After we were asked to pray for the President if we wished, we were let go for the day.
I had choir practice that day at my church. My parents were not church-going people, both of them had been Baptist in early youthful days but no church in my memory for them. When I got to my teen years, my mother told me to try out a few churches in town and pick one I liked and I could join it if I wanted.
I had friends in different faiths in town, so that is what I did. I attended the Catholic church and the Methodist Church and even one of the several Jewish Temples. I attended the Old North Congregational Church of Christ on Washington Street in old town and it was love at first sight for me and that church. I joined it after going to classes and joined the choir, as well. I sang in the high school choir until I was old enough to join in with the adult choir. I loved those years.
So on this dreadful day in November 1963, I left school with some friends with this horrid news in our heads but still not knowing if the President had died or not.
I remember walking the 3 or 4 miles down to our church very slowly, and stopping all along the way through town in open doorways of various establishments to hear the news coming from radios and television sets that were turned up louder than usual. From the time we began walking down to the church until the time we actually arrived there, I think he had died. Because once we got to the church, Mrs. Learoyd, our church secretary, broke the bad news to us there. By that point we were all pretty down and out about this. Some were crying, I was not. He had not been “our” President (but he really WAS!) so I did not cry then.
I cried later, though. And I cry for him and his family at least once a year whenever the whole story of his assassination comes up again in the media. Like today.
I do not hold the belief that Jack Kennedy was a god, or even close to one. Over the years I became a big Marilyn Monroe fan after reading a couple of books on her life. The Kennedys were quite involved with her and, in the end, from what I’ve read, I came to my own conclusion that she died because of that family.
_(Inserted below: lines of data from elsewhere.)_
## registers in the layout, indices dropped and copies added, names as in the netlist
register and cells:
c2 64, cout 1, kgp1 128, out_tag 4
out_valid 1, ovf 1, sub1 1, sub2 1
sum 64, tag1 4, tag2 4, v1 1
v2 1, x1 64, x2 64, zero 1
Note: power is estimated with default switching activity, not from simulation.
`config.mk`:
```
export PLATFORM = sky130hd
export DESIGN_NAME = uart_tx_engine
export DESIGN_NICKNAME = d
export VERILOG_FILES = /design/src/rtl/uart_tx_engine.sv
export SDC_FILE = /design/constraint.sdc
export NUM_CORES = 1
export LEC_CHECK = 0
export ABC_CLOCK_PERIOD_IN_PS = 5200
export CORE_MARGIN = 2
export CORE_UTILIZATION = 45
export CTS_BUF_LIST = sky130_fd_sc_hd__clkbuf_16
export DETAILED_ROUTE_END_ITERATION = 12
export HOLD_SLACK_MARGIN = 0.12
export PLACE_DENSITY_LB_ADDON = 0.2
export SETUP_SLACK_MARGIN = 0.2
export SKIP_CTS_REPAIR_TIMING = 1
export SYNTH_ARGS = -nofsm -noshare
export SYNTH_HDL_FRONTEND = slang
export SYNTH_SLANG_ARGS = --single-unit
```
`constraint.sdc`:
```
create_clock -name clk -period 5.2 [get_ports clk]
set_input_delay 1.04 -clock clk [delete_from_list [all_inputs] [get_ports clk]]
set_output_delay 1.04 -clock clk [all_outputs]
set_load 0.02 [all_outputs]
```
But I won’t go into that now.
After high school, I was never close to my mother again. I had friends she didn’t like. In fact, all my high school friends were now Catholics! I eventually married a man she hated. I became a Democrat and worked to (unsuccessfully) elect George McGovern while attending Indiana University in the 1970’s. My first husband, Bill, was a Viet Nam vet and he was going back to college for a Ph.D. in Soviet Foreign Policy. So our lives were filled with politics. But mainly I worked to support us and he went to school.
Over all these years, I have slowly come to realize the differences between the Republicans and the Democrats. When I met up with and then married Paul, I had to juggle my incredible love for him as a man with his being a Republican. That was hard. I always say that I don’t know how James Carville and Mary Matalin could have gotten married, but I guess I do know now. They love each other. I love Paul – Paul was a Republican. He was even a member of the Republican Town Committee in Marblehead and I attended a few meetings with him at first. But not many, and they weren’t for me at all.
I’ve been a registered Independent now for many decades, and funnily enough, so has Paul. It’s still true for him that Democrat is a bad word and he wouldn’t want to be called one at any cost, but he won’t go so far as to call himself a Republican any more, which does my heart good. I can accept “Independent.”
So today I realized that it was Jack Kennedy’s assassination that turned me around. And I never even knew it until today. So you can change a person’s stripes; I am living proof of it.